Max: Max grew up with little dogs, and not much else. He now has a small zoo with Laura, see above. His favourite is the big fluffy orange cat they adopted after finding him under their porch with no collar or microchip. They had to shave him down due to mats and then dressed him in little sweaters and Max fell in love.
Dylan: Dylan has Schrodinger, of course. I see him as 100% a cat guy. After the events of the Quarry, he fosters a pregnant cat for a shelter and names all the kittens after famous scientists to keep the theme (Einstein, Oppenheimer, Bohr, Franklin, Curie, etc). He keeps Oppy for himself <3
Ryan: I don't think he grew up with pets, and he wasn't sure if he really wanted any. I can see him inheriting a little Betta fish in a bowl from a roommate in art school, and he researches how to properly care for it. From there he gets into fishkeeping. It starts with that betta in a 3 gallon tank, then 5 gallons, then he gets a 40 breeder off like marketplace for $20 and he discovers live plants and tropical schooling fish. If he and Dylan get together, he spends too much time trying to keep the cats away from his tanks lol
Emma: I'm not sure what Emma would have. Maybe something like an Italian greyhound, it sits in the background of videos like a little derp. Or she ends up rescuing a bunch of mutts from the shelter.

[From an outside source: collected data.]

File: src/hw/dcmt_core.sv
`timescale 1ns/100ps
// Operation
// - one-clock or two-clock command spacing supported
// - ddr3l 1333: 8/9 timings, write latency 7
// - ddr3l 1600: 10/11 timings, write latency 8
// - lpddr3 uses half-clock rate, fixed timings
// - single populated channel receives every request
// - low zone interleaved, upper zone single channel
// - logical A/B map to physical, swappable
// - interleave flips channel each 64-byte line
// - opposite-channel request issues without waiting at one-clock and half-clock rate; two-clock rate adds a one-clock gap
// - consecutive lines fetched together on both channels
// - equal capacity, boundary at top: fully interleaved
// - channels may differ in technology and width
// - memory-down: one or two ranks, 8 banks
// - burst length eight in every mode
module dcmt_core
  import dcmt_pkg::*;
(
  input  wire logic              i_clk,
  input  wire logic              i_reset,
  // configuration, held stable while traffic runs
  input  wire logic              i_tech,           // shared timing-set technology
  input  wire logic              i_rate,           // transfer rate select
  input  wire logic              i_slow_bin,       // ddr3l upper bin
  input  wire logic              i_two_clock,      // ddr3l two-clock command rate
  input  wire logic              i_chan_a_present, // logical channel a populated
  input  wire logic              i_chan_b_present, // logical channel b populated
  input  wire logic              i_swap,           // a on physical 1, b on physical 0
  input  wire logic [ADDR_W-1:0] i_chan_a_size,    // bytes on logical a
  input  wire logic [ADDR_W-1:0] i_chan_b_size,    // bytes on logical b
  input  wire logic [ADDR_W-1:0] i_zone_boundary,  // top of interleaved zone
  input  wire logic [1:0]        i_chan0_ranks,    // memory-down ranks, physical 0
  input  wire logic [1:0]        i_chan1_ranks,    // memory-down ranks, physical 1
  // request path
  input  wire logic              i_req_valid,
  input  wire logic [ADDR_W-1:0] i_req_addr,
  output logic                   o_req_ready,
  // two physical channel command ports
  output logic [1:0]             o_cmd_valid,      // one bit per physical channel
  output logic [ADDR_W-1:0]      o_cmd_addr0,
  output logic [ADDR_W-1:0]      o_cmd_addr1,
  input  wire logic [1:0]        i_chan_ready,     // channel can take a command
  // status
  output dcmt_org_type           o_org_mode,
  output dcmt_cmd_rate_type      o_cmd_rate,
  output logic [4:0]             o_cas_read_latency,
  output logic [4:0]             o_activate_to_column_delay,
  output logic [4:0]             o_precharge_period,
  output logic [4:0]             o_cas_write_latency,
  output logic [3:0]             o_burst_length,
  output logic [3:0]             o_banks_per_die,
  output logic                   o_config_error    // a smaller than b, or bad rank count
);

  // all registered state in one struct
  typedef struct packed {
    dcmt_state_type    st;
    logic [1:0]        gap;       // clocks left before next command slot
    logic [1:0]        cmd_valid;
    logic [ADDR_W-1:0] addr0;
    logic [ADDR_W-1:0] addr1;
    dcmt_org_type      org;
    dcmt_cmd_rate_type rate;
    logic [4:0]        cl;
    logic [4:0]        rcd;
    logic [4:0]        rp;
    logic [4:0]        cas_write_latency;
    logic              err;
  } dcmt_regs_type;

  dcmt_regs_type     r_q;          // registered state
  dcmt_regs_type     r_d;          // next state
  logic [4:0]        sel_cl;       // looked-up timings
  logic [4:0]        sel_rcd;
  logic [4:0]        sel_rp;
  logic [4:0]        sel_cwl;
  dcmt_cmd_rate_type sel_rate;
  logic              log_chan;     // logical target: 0 = a, 1 = b
  logic              phys_chan;    // physical target
  logic              in_zone;      // address below interleave boundary
  logic [ADDR_W-1:0] zone_top;     // effective interleave top
  logic              slot_free;    // command spacing allows a launch
  logic              take;         // request accepted this clock

  // map logical channel to physical
  function automatic logic to_phys(input logic lch, input logic swp);
    return lch ^ swp;
  endfunction

  // timing table; one set serves both channels since firmware writes the slower
  dcmt_timing_select u_timing (
    .i_tech                     (i_tech),
    .i_rate                     (i_rate),
    .i_slow_bin                 (i_slow_bin),
    .i_two_clock                (i_two_clock),
    .o_cas_read_latency         (sel_cl),
    .o_activate_to_column_delay (sel_rcd),
    .o_precharge_period         (sel_rp),
    .o_cas_write_latency        (sel_cwl),
    .o_rate                     (sel_rate)
  );

  // steering decision, combinational from request address
  always_comb begin
    // boundary compare
    // interleave top is the smaller of boundary and channel b size, doubled
    zone_top = (i_zone_boundary < {i_chan_b_size[ADDR_W-2:0], 1'b0}) ?
               i_zone_boundary : {i_chan_b_size[ADDR_W-2:0], 1'b0};
    in_zone  = (i_req_addr < zone_top);
    log_chan = 1'b0;
    unique case (r_q.org)
      DCMT_ORG_SINGLE: begin
        log_chan = i_chan_a_present ? 1'b0 : 1'b1;
      end
      DCMT_ORG_FULL: begin
        log_chan = i_req_addr[LINE_BIT];
      end
      DCMT_ORG_ASYM: begin
        // zone split; upper zone lives on larger channel a
        log_chan = in_zone ? i_req_addr[LINE_BIT] : 1'b0;
      end
      DCMT_ORG_NONE: begin
        log_chan = 1'b0;
      end
    endcase
    phys_chan = to_phys(log_chan, i_swap);
  end

  assign slot_free   = (r_q.st == DCMT_ST_IDLE);
  // only target channel's ready matters, other channel's pending work ignored
  assign take        = i_req_valid && slot_free && (r_q.org != DCMT_ORG_NONE) &&
                       !r_q.cmd_valid[phys_chan] && i_chan_ready[phys_chan];
  assign o_req_ready = slot_free && (r_q.org != DCMT_ORG_NONE) &&
                       !r_q.cmd_valid[phys_chan] && i_chan_ready[phys_chan];

  // next-state logic
  always_comb begin
    r_d = r_q;
    // mode and timing follow configuration; firmware changes them only when idle
    r_d.cl  = sel_cl;
    r_d.rcd = sel_rcd;
    r_d.rp  = sel_rp;
    r_d.cas_write_latency = sel_cwl;
    r_d.rate = sel_rate;
    // per-channel technology not checked, only presence, size and rank count
    if (i_chan_a_present && i_chan_b_present) begin
      r_d.org = ((i_chan_a_size == i_chan_b_size) &&
                 (i_zone_boundary >= {i_chan_a_size[ADDR_W-2:0], 1'b0})) ?
                DCMT_ORG_FULL : DCMT_ORG_ASYM;
    end else if (i_chan_a_present || i_chan_b_present) begin
      r_d.org = DCMT_ORG_SINGLE;
    end else begin
      r_d.org = DCMT_ORG_NONE;
    end
    r_d.err = (i_chan_a_present && i_chan_b_present && (i_chan_a_size < i_chan_b_size)) ||
              (i_chan0_ranks == 2'h0) || (i_chan0_ranks > MAX_RANKS) ||
              (i_chan1_ranks == 2'h0) || (i_chan1_ranks > MAX_RANKS);
    // a channel drops its command once it accepts it
    for (int c = 0; c < 2; c++) begin
      if (r_q.cmd_valid[c] && i_chan_ready[c]) begin
        r_d.cmd_valid[c] = 1'b0;
      end
    end
    // issue spacing machine
    unique case (r_q.st)
      DCMT_ST_IDLE: begin
        if (take) begin
          // other channel may still hold its line: both fetch together
          r_d.cmd_valid[phys_chan] = 1'b1;
          if (phys_chan) begin
            r_d.addr1 = i_req_addr;
          end else begin
            r_d.addr0 = i_req_addr;
          end
          if (r_q.rate == DCMT_CMD_TWO) begin
            r_d.st  = DCMT_ST_GAP;
            r_d.gap = 2'h1;
          end
        end
      end
      DCMT_ST_GAP: begin
        r_d.gap = r_q.gap - 2'h1;
        if (r_q.gap == 2'h1) begin
          r_d.st = DCMT_ST_IDLE;
        end
      end
    endcase
  end

  // register the whole state
  always_ff @(posedge i_clk or posedge i_reset) begin
    if (i_reset) begin
      r_q.st        <= DCMT_ST_IDLE;
      r_q.gap       <= 2'h0;
      r_q.cmd_valid <= 2'h0;
      r_q.addr0     <= '0;
      r_q.addr1     <= '0;
      r_q.org       <= DCMT_ORG_NONE;
      r_q.rate      <= DCMT_CMD_ONE;
      r_q.cl        <= RESET_TIMING;
      r_q.rcd       <= RESET_TIMING;
      r_q.rp        <= RESET_TIMING;
      r_q.cas_write_latency       <= RESET_TIMING;
      r_q.err       <= 1'b0;
    end else begin
      r_q <= r_d;
    end
  end

  // outputs from flip-flops; burst length and banks per die are constants
  assign o_cmd_valid                = r_q.cmd_valid;
  assign o_cmd_addr0                = r_q.addr0;
  assign o_cmd_addr1                = r_q.addr1;
  assign o_org_mode                 = r_q.org;
  assign o_cmd_rate                 = r_q.rate;
  assign o_cas_read_latency         = r_q.cl;
  assign o_activate_to_column_delay = r_q.rcd;
  assign o_precharge_period         = r_q.rp;
  assign o_cas_write_latency        = r_q.cas_write_latency;
  assign o_burst_length             = BURST_LENGTH;
  assign o_banks_per_die            = BANKS_PER_DIE;
  assign o_config_error             = r_q.err;

endmodule // dcmt_core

Abi: I can see Abi having a bonded pair of rabbits! Or a medium sized dog like a Labrador Retriever. Something soft and friendly that can help her with her anxiety if she gets overwhelmed at home.
Kaitlyn: I love the idea of Kaitlyn having a big pittie or Rottweiler or Doberman, something with scary dog privilege but is really a big baby
Jacob: He gets a golden retriever because he is a golden retriever boyfriend.
Nick: I think he would have something more exotic, like an iguana or a cockatiel.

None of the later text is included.